++++ Dataset records ++++

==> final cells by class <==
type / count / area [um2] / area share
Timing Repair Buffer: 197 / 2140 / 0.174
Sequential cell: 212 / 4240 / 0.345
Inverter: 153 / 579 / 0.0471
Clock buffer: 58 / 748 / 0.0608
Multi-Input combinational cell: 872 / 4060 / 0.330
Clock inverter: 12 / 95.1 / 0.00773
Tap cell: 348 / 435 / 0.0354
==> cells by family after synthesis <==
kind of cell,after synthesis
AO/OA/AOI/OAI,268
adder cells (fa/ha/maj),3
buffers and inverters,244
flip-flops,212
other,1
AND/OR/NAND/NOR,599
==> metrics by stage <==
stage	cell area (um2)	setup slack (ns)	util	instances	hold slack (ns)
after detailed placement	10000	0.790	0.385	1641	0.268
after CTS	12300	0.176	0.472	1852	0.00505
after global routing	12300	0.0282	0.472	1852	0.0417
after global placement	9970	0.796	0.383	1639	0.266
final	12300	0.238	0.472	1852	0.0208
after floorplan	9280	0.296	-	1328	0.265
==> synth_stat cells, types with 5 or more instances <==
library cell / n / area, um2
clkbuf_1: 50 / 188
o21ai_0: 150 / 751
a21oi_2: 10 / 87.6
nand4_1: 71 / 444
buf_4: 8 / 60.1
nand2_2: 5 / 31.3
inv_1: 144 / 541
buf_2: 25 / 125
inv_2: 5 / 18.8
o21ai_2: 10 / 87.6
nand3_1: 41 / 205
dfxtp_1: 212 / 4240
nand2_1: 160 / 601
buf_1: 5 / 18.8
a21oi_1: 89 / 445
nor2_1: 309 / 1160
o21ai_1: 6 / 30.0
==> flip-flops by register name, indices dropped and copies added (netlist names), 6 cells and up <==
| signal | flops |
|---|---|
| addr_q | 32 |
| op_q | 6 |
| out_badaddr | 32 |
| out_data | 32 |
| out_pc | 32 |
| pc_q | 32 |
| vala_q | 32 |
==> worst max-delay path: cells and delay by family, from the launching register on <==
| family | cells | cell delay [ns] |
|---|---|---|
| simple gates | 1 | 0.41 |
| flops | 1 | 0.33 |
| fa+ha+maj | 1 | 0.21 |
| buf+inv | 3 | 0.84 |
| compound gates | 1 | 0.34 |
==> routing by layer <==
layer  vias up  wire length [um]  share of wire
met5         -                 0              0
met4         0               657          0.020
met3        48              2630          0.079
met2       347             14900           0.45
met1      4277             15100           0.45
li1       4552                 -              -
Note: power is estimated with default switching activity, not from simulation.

++++

--- Work request ---
Return one number, the count of lines in the records holding the word "global".

--- Exercise answer ---
2